[Opening Data to use section]

This is an optimization exercise on Yosys and OpenROAD, whose aim is small area, a short achievable clock period and few clock cycles per item, not a production implementation.
Only simulation tests tie the RTL to the original design; equivalence was not proved.
Power and IR drop assume default switching activity.

$ cat flow/flow/run.sh
#!/bin/bash
# Standard ORFS layout, with the port buffers made from the smallest buffer
# cell, a clock tree of clkbuf_4/clkbuf_8 without dummy loads, and the
# timing repair aimed at a setup slack of MARGIN ns at the 9 ns clock,
# then downsizing of gates off the critical paths (RECOVER_POWER).
set -euo pipefail
MARGIN=$(cat flow/margin.txt)
bash standard.sh \
  BUFFER_PORTS_ARGS="-buffer_cell sky130_fd_sc_hd__buf_1" \
  CTS_ARGS="-sink_clustering_enable -repair_clock_nets -dont_use_dummy_load -buf_list {sky130_fd_sc_hd__clkbuf_4 sky130_fd_sc_hd__clkbuf_8}" \
  SETUP_SLACK_MARGIN=$MARGIN \
  RECOVER_POWER=100 \
  finish > standard.log 2>&1
$ cat flow/flow/margin.txt
5.5
$ cat flow/standard.sh
#!/bin/bash
# synth_recipe.tcl (not shown) runs the flow's synth.tcl, then flattens the netlist and writes it again
# the make line also repeats each setting of config.mk as NAME=value (left out here)
make -C /OpenROAD-flow-scripts/flow DESIGN_CONFIG=/design/flow/config.mk WORK_HOME=/design/flow/orfs CLKGATE_MAP_FILE= SYNTH_SCRIPT=/design/flow/synth_recipe.tcl "${@:-finish}"
$ cat flow/config.mk
export PLATFORM = sky130hd
export DESIGN_NAME = line_codec
export DESIGN_NICKNAME = line_codec
export VERILOG_FILES = /design/flow/design.v
export SDC_FILE = /design/flow/constraint.sdc
export NUM_CORES = 4
export LEC_CHECK = 0
export ABC_CLOCK_PERIOD_IN_PS = 3000
export CAP_MARGIN = 20
export CORE_MARGIN = 2
export CORE_UTILIZATION = 45
export SLEW_MARGIN = 20
export SYNTH_HIERARCHICAL = 1
export SYNTH_MINIMUM_KEEP_SIZE = 0
$ cat flow/constraint.sdc
create_clock -name core_clock -period 9.0 [get_ports {clk}]
set_input_delay 1.8000 -clock core_clock [delete_from_list [all_inputs] [get_ports {clk}]]
set_output_delay 1.8000 -clock core_clock [all_outputs]
set_load 0.01 [all_outputs]
This is an optimization exercise on Yosys and OpenROAD, whose aim is small area, a short achievable clock period and few clock cycles, not a production implementation.
At most, simulation tests tie the RTL to the original design; equivalence was not proved.
Power is estimated from default activity; no workload was simulated.

v26:
==> flow/design.v <==
module npk_preview (
    input  wire        clk,
    input  wire        rst,
    input  wire        start,
    input  wire [2:0]  start_frames,     
    input  wire [16:0] start_out,        
    output wire        ready,
    input  wire        ld_valid,
    input  wire [7:0]  ld_data,
    output wire        ld_ready,
    output wire        out_valid,
    output wire [7:0]  out_data,
    input  wire        out_ready,
    output wire        done
);
    reg        ready_q, idle_n;      
    reg        done_q;
    reg        load_r;               
    reg        emit_r;               
    reg        ldr_q, ldr_n;         
    reg [2:0]  frames;
    reg [16:0] outn;                 
    reg [5:0]  lcnt;                 
    reg [5:0]  pos;                  
    wire idle    = ~idle_n;
    wire ldr     = ~ldr_n;
    wire take    = ldr & ld_valid;
    wire go      = idle & start;
    wire lastld  = (lcnt[3:0] == 4'hf) & (lcnt[5:4] == frames[1:0] - 2'd1);
    wire out0    = &outn;            
    wire ldend   = take & lastld;
    wire lhead   = (lcnt[5:1] == 5'd0);      
    wire pwrap   = (pos == 6'd61);
    wire [5:0] pos1 = pwrap ? 6'd0 : pos + 6'd1;
    reg [7:0]  ring [0:61];
    integer k;
    always @(posedge clk) begin
        ring[0] <= ldr ? ld_data : ring[61];
        for (k = 1; k < 62; k = k + 1)
            ring[k] <= ring[k-1];
    end
    reg [7:0] tap;
    always @(*) begin
        case (pos[5:3])
            3'd0: tap = ring[7];
            3'd1: tap = ring[15];
            3'd2: tap = ring[23];
            3'd3: tap = ring[31];
            3'd4: tap = ring[39];
            3'd5: tap = ring[47];
            3'd6: tap = ring[55];
            default: tap = ring[61];
        endcase
    end
    wire attap = (pos[2:0] == 3'b111) | pwrap;
    reg [17:0] e;                    
    reg [7:0]  jj;                   
    reg [1:0]  ahead;                
    reg [7:0]  bb0, bb1;             
    wire       fpar   = jj[1] ^ ahead[0];    
    wire       eneg   = e[17];
    wire       jfst   = (jj[4:0] == 5'd0);
    wire       jend   = jfst & (jj[7:5] == frames);
    wire       have   = (ahead != 2'd0);
    reg        ov_q, ovn;            
    reg [4:0]  od;
    wire oready   = ovn | out_ready;                 
    wire emit_pre = emit_r & eneg & (have | jfst) & ~jend;
    wire settle   = emit_r & ~eneg & (~jj[0] | have);
    wire [12:0] xh   = e[17:5] + {10'd0, frames};
    wire [17:0] x    = {xh, e[4:0]};
    wire        xge  = ~xh[12];
    wire [7:0]  s    = load_r ? {frames, 5'd0} : (eneg ? x[7:0] : e[7:0]);
    wire [17:0] y    = {10'd0, s} + {1'b1, outn} + 18'd1;
    wire [17:0] e_em = xge ? y : x;                  
    wire [17:0] e_st = (settle | load_r) ? y : e;    
    wire        fetch = emit_r & attap & (ahead != 2'd2);
    wire [7:0] cb   = jj[1] ? bb1 : bb0;
    wire [3:0] nib  = jj[0] ? cb[3:0] : cb[7:4];
    wire [4:0] val  = jfst ? 5'b01111 : {nib, 1'b0};
    wire jinc_st = settle;
    wire jinc_em = emit_pre & xge;
    wire [7:0] jj1 = jj + 8'd1;
    wire [1:0] ah_f = ahead + {1'b0, fetch};
    wire [1:0] ah_fb = ah_f - 2'd1;
    always @(posedge clk) begin
        if (idle) begin
            frames <= start_frames;
            outn   <= ~start_out;
        end
        if (idle) begin
            lcnt <= 6'd0;
            pos  <= 6'd0;
        end else if (load_r) begin
            lcnt <= lcnt + {5'd0, take};
            if (ldend)
                pos <= lcnt - 6'd2;      
            else if (!take && !lhead)
                pos <= pos1;
        end else if (!fetch) begin
            pos <= pos1;
        end
        if (load_r) begin
            jj    <= 8'd0;
            ahead <= 2'd2;
            if (take & lhead & ~lcnt[0]) bb0 <= ld_data;
            if (take & lhead &  lcnt[0]) bb1 <= ld_data;
        end else begin
            if (jinc_st | (jinc_em & oready)) jj <= jj1;
            ahead <= ((jinc_st | (jinc_em & oready)) & jj[0]) ? ah_fb : ah_f;
            if (fetch) begin
                if (fpar) bb1 <= tap; else bb0 <= tap;
            end
        end
        e <= (emit_pre & oready) ? e_em : e_st;
        if (ldend & load_r)
            od <= 5'b01111;
        else if (oready)
            od <= val;
        if (rst) begin
            ready_q <= 1'b1;
            idle_n  <= 1'b0;
            done_q  <= 1'b0;
            load_r  <= 1'b0;
            emit_r  <= 1'b0;
            ldr_q   <= 1'b0;
            ldr_n   <= 1'b1;
            ov_q    <= 1'b0;
            ovn     <= 1'b1;
        end else begin
            if (ldend & load_r) begin
                ov_q <= ~out0;
                ovn  <= out0;
            end else if (oready) begin
                ov_q <= emit_pre;
                ovn  <= ~emit_pre;
            end
            if (go) begin
                ready_q <= 1'b0;
                idle_n  <= 1'b1;
                done_q  <= (start_frames == 3'd0);
                load_r  <= (start_frames != 3'd0);
                ldr_q   <= (start_frames != 3'd0);
                ldr_n   <= (start_frames == 3'd0);
                emit_r  <= 1'b0;
            end else if (load_r) begin
                if (ldend) begin
                    load_r <= 1'b0;
                    ldr_q  <= 1'b0;
                    ldr_n  <= 1'b1;
                    emit_r <= ~out0;
                    done_q <= out0;
                end else begin
                    ldr_q <=   lhead | (ldr ? take : pwrap);
                    ldr_n <= ~(lhead | (ldr ? take : pwrap));
                end
            end else if (emit_r) begin
                if (jend & oready) begin
                    emit_r <= 1'b0;
                    done_q <= 1'b1;
                end
            end else if (idle_n) begin
                ready_q <= 1'b1;
                idle_n  <= 1'b0;
                done_q  <= 1'b0;
            end
        end
    end
    assign ready     = ready_q;
    assign done      = done_q;
    assign ld_ready  = ldr_q;
    assign out_valid = ov_q;
    assign out_data  = {od, 3'b000};
endmodule
Settings: LEC_CHECK=0, CAP_MARGIN=20, CORE_MARGIN=2, CORE_UTILIZATION=40, SLEW_MARGIN=20; clock period 10.0 ns.
standard.sh (not shown) runs the stock make flow with config.mk's settings and CLKGATE_MAP_FILE= SYNTH_SCRIPT=/design/flow/synth_recipe.tcl, a recipe that flattens the netlist after the stock synthesis.
==> flow/flow/run.sh <==
#!/bin/bash
# Layout flow: the standard ORFS flow (the standard.sh) with tighter
# timing-repair targets, plain buffers on the ports and a leaner clock tree.
export SETUP_SLACK_MARGIN=7
export BUFFER_PORTS_ARGS="-buffer_cell sky130_fd_sc_hd__buf_2"
export CTS_ARGS="-sink_clustering_enable -repair_clock_nets -dont_use_dummy_load -sink_clustering_size 25 -sink_clustering_max_diameter 100 -buf_list {sky130_fd_sc_hd__clkbuf_16}"
bash standard.sh > standard.log 2>&1
### v26 -> v17
diff --git a/flow/design.v b/flow/design.v
--- a/flow/design.v
+++ b/flow/design.v
@@ -28,32 +28,16 @@
     wire go      = idle & start;
     wire lastld  = (lcnt[3:0] == 4'hf) & (lcnt[5:4] == frames[1:0] - 2'd1);
     wire out0    = &outn;            
     wire ldend   = take & lastld;
-    wire lhead   = (lcnt[5:1] == 5'd0);      
-    wire pwrap   = (pos == 6'd61);
-    wire [5:0] pos1 = pwrap ? 6'd0 : pos + 6'd1;
-    reg [7:0]  ring [0:61];
+    reg [7:0]  ring [0:63];
     integer k;
     always @(posedge clk) begin
-        ring[0] <= ldr ? ld_data : ring[61];
-        for (k = 1; k < 62; k = k + 1)
+        ring[0] <= ldr ? ld_data : ring[63];
+        for (k = 1; k < 64; k = k + 1)
             ring[k] <= ring[k-1];
     end
-    reg [7:0] tap;
-    always @(*) begin
-        case (pos[5:3])
-            3'd0: tap = ring[7];
-            3'd1: tap = ring[15];
-            3'd2: tap = ring[23];
-            3'd3: tap = ring[31];
-            3'd4: tap = ring[39];
-            3'd5: tap = ring[47];
-            3'd6: tap = ring[55];
-            default: tap = ring[61];
-        endcase
-    end
-    wire attap = (pos[2:0] == 3'b111) | pwrap;
+    wire [7:0] tap = ring[{pos[5:3], 3'b111}];
     reg [17:0] e;                    
     reg [7:0]  jj;                   
     reg [1:0]  ahead;                
     reg [7:0]  bb0, bb1;             
@@ -73,9 +57,9 @@
     wire [7:0]  s    = load_r ? {frames, 5'd0} : (eneg ? x[7:0] : e[7:0]);
     wire [17:0] y    = {10'd0, s} + {1'b1, outn} + 18'd1;
     wire [17:0] e_em = xge ? y : x;                  
     wire [17:0] e_st = (settle | load_r) ? y : e;    
-    wire        fetch = emit_r & attap & (ahead != 2'd2);
+    wire        fetch = emit_r & (pos[2:0] == 3'b111) & (ahead != 2'd2);
     wire [7:0] cb   = jj[1] ? bb1 : bb0;
     wire [3:0] nib  = jj[0] ? cb[3:0] : cb[7:4];
     wire [4:0] val  = jfst ? 5'b01111 : {nib, 1'b0};
     wire jinc_st = settle;
@@ -93,19 +77,17 @@
             pos  <= 6'd0;
         end else if (load_r) begin
             lcnt <= lcnt + {5'd0, take};
             if (ldend)
-                pos <= lcnt - 6'd2;      
-            else if (!take && !lhead)
-                pos <= pos1;
+                pos <= lcnt;             
+            else if (!take)
+                pos <= pos + 6'd1;
         end else if (!fetch) begin
-            pos <= pos1;
+            pos <= pos + 6'd1;
         end
         if (load_r) begin
             jj    <= 8'd0;
-            ahead <= 2'd2;
-            if (take & lhead & ~lcnt[0]) bb0 <= ld_data;
-            if (take & lhead &  lcnt[0]) bb1 <= ld_data;
+            ahead <= 2'd0;
         end else begin
             if (jinc_st | (jinc_em & oready)) jj <= jj1;
             ahead <= ((jinc_st | (jinc_em & oready)) & jj[0]) ? ah_fb : ah_f;
             if (fetch) begin
@@ -150,10 +132,10 @@
                     ldr_n  <= 1'b1;
                     emit_r <= ~out0;
                     done_q <= out0;
                 end else begin
-                    ldr_q <=   lhead | (ldr ? take : pwrap);
-                    ldr_n <= ~(lhead | (ldr ? take : pwrap));
+                    ldr_q <= ldr ? take : (pos == 6'd63);
+                    ldr_n <= ldr ? ~take : (pos != 6'd63);
                 end
             end else if (emit_r) begin
                 if (jend & oready) begin
                     emit_r <= 1'b0;
[summary]
Status | v17 and v26 | clean. Diff v26 -> v17: average vias per placed instance -0.041; total number of vias -232; full die area held steady; flip-flop and latch count increased 16. On first-pass GRT wire length: v17 sits below v26.
Testbench counts of v17, summed over its fixed seeds: cycles 40,390.
No functional check of the RTL was part of v26.

---

== v6 ==
Another version of the RTL of npk_preview (not shown whole).
Size in the first run: about 1000 cells after synthesis, about 600 flip-flops, about 45 I/O pins, about 15000 um2 of cells after synthesis.
==> module npk_preview, before the edit <==
module npk_preview (
    input  wire        clk,
    input  wire        rst,
    input  wire        start,
    input  wire [2:0]  start_frames,     
    input  wire [16:0] start_out,        
    output wire        ready,
    input  wire        ld_valid,
    input  wire [7:0]  ld_data,
    output wire        ld_ready,
    output wire        out_valid,
    output wire [7:0]  out_data,
    input  wire        out_ready,
    output wire        done
);
    reg        ready_q, idle_n;      
    reg        done_q;
    reg        load_r;               
    reg        emit_r;               
    reg        ldr_q, ldr_n;         
    reg [2:0]  frames;
    reg [16:0] outn;                 
    reg [5:0]  lcnt;                 
    reg [5:0]  pos;                  
    wire idle    = ~idle_n;
    wire ldr     = ~ldr_n;
    wire take    = ldr & ld_valid;
    wire go      = idle & start;
    wire lastld  = (lcnt[3:0] == 4'hf) & (lcnt[5:4] == frames[1:0] - 2'd1);
    wire out0    = &outn;            
    wire ldend   = take & lastld;
    reg [7:0]  ring [0:63];
    integer k;
    always @(posedge clk) begin
        ring[0] <= ldr ? ld_data : ring[63];
        for (k = 1; k < 64; k = k + 1)
            ring[k] <= ring[k-1];
    end
    wire [7:0] tap = ring[{pos[5:4], 4'b1111}];
    reg [17:0] e;                    
    reg [7:0]  jj;                   
    reg [1:0]  ahead;                
    reg        fpar;                 
    reg [7:0]  bb0, bb1;             
    wire       eneg   = e[17];
    wire       jfst   = (jj[4:0] == 5'd0);
    wire       jend   = jfst & (jj[7:5] == frames);
    wire       have   = (ahead != 2'd0);
    reg        ov_q, ovn;            
    reg [4:0]  od;
    wire oready   = ovn | out_ready;                 
    wire emit_pre = emit_r & eneg & (have | jfst) & ~jend;
    wire settle   = emit_r & ~eneg & (~jj[0] | have);
    wire [12:0] xh   = e[17:5] + {10'd0, frames};
    wire [17:0] x    = {xh, e[4:0]};
    wire        xge  = ~xh[12];
    wire [7:0]  s    = load_r ? {frames, 5'd0} : (eneg ? x[7:0] : e[7:0]);
    wire [17:0] y    = {10'd0, s} + {1'b1, outn} + 18'd1;
    wire [17:0] e_em = xge ? y : x;                  
    wire [17:0] e_st = (settle | load_r) ? y : e;    
    wire        fetch = emit_r & (pos[3:0] == 4'b1111) & (ahead != 2'd2);
    wire [7:0] cb   = jj[1] ? bb1 : bb0;
    wire [3:0] nib  = jj[0] ? cb[3:0] : cb[7:4];
    wire [4:0] val  = jfst ? 5'b01111 : {nib, 1'b0};
    wire jinc_st = settle;
    wire jinc_em = emit_pre & xge;
    wire [7:0] jj1 = jj + 8'd1;
    wire [1:0] ah_f = ahead + {1'b0, fetch};
    wire [1:0] ah_fb = ah_f - 2'd1;
    always @(posedge clk) begin
        if (idle) begin
            frames <= start_frames;
            outn   <= ~start_out;
        end
        if (idle) begin
            lcnt <= 6'd0;
            pos  <= 6'd0;
        end else if (load_r) begin
            lcnt <= lcnt + {5'd0, take};
            if (ldend)
                pos <= lcnt;             
            else if (!take)
                pos <= pos + 6'd1;
        end else if (!fetch) begin
            pos <= pos + 6'd1;
        end
        if (load_r) begin
            jj    <= 8'd0;
            ahead <= 2'd0;
            fpar  <= 1'b0;
        end else begin
            if (jinc_st | (jinc_em & oready)) jj <= jj1;
            ahead <= ((jinc_st | (jinc_em & oready)) & jj[0]) ? ah_fb : ah_f;
            if (fetch) begin
                fpar <= ~fpar;
                if (fpar) bb1 <= tap; else bb0 <= tap;
            end
        end
        e <= (emit_pre & oready) ? e_em : e_st;
        if (ldend & load_r)
            od <= 5'b01111;
        else if (oready)
            od <= val;
        if (rst) begin
            ready_q <= 1'b1;
            idle_n  <= 1'b0;
            done_q  <= 1'b0;
            load_r  <= 1'b0;
            emit_r  <= 1'b0;
            ldr_q   <= 1'b0;
            ldr_n   <= 1'b1;
            ov_q    <= 1'b0;
            ovn     <= 1'b1;
        end else begin
            if (ldend & load_r) begin
                ov_q <= ~out0;
                ovn  <= out0;
            end else if (oready) begin
                ov_q <= emit_pre;
                ovn  <= ~emit_pre;
            end
            if (go) begin
                ready_q <= 1'b0;
                idle_n  <= 1'b1;
                done_q  <= (start_frames == 3'd0);
                load_r  <= (start_frames != 3'd0);
                ldr_q   <= (start_frames != 3'd0);
                ldr_n   <= (start_frames == 3'd0);
                emit_r  <= 1'b0;
            end else if (load_r) begin
                if (ldend) begin
                    load_r <= 1'b0;
                    ldr_q  <= 1'b0;
                    ldr_n  <= 1'b1;
                    emit_r <= ~out0;
                    done_q <= out0;
                end else begin
                    ldr_q <= ldr ? take : (pos == 6'd63);
                    ldr_n <= ldr ? ~take : (pos != 6'd63);
                end
            end else if (emit_r) begin
                if (jend & oready) begin
                    emit_r <= 1'b0;
                    done_q <= 1'b1;
                end
            end else if (idle_n) begin
                ready_q <= 1'b1;
                idle_n  <= 1'b0;
                done_q  <= 1'b0;
            end
        end
    end
    assign ready     = ready_q;
    assign done      = done_q;
    assign ld_ready  = ldr_q;
    assign out_valid = ov_q;
    assign out_data  = {od, 3'b000};
endmodule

[Closing Data to use section]

■ Problem to solve ■
All lines from the top of the data through the line containing "Only simulation tests" need to be retyped exactly, and nothing more.

■ Written reply ■
This is an optimization exercise on Yosys and OpenROAD, whose aim is small area, a short achievable clock period and few clock cycles per item, not a production implementation.
Only simulation tests tie the RTL to the original design; equivalence was not proved.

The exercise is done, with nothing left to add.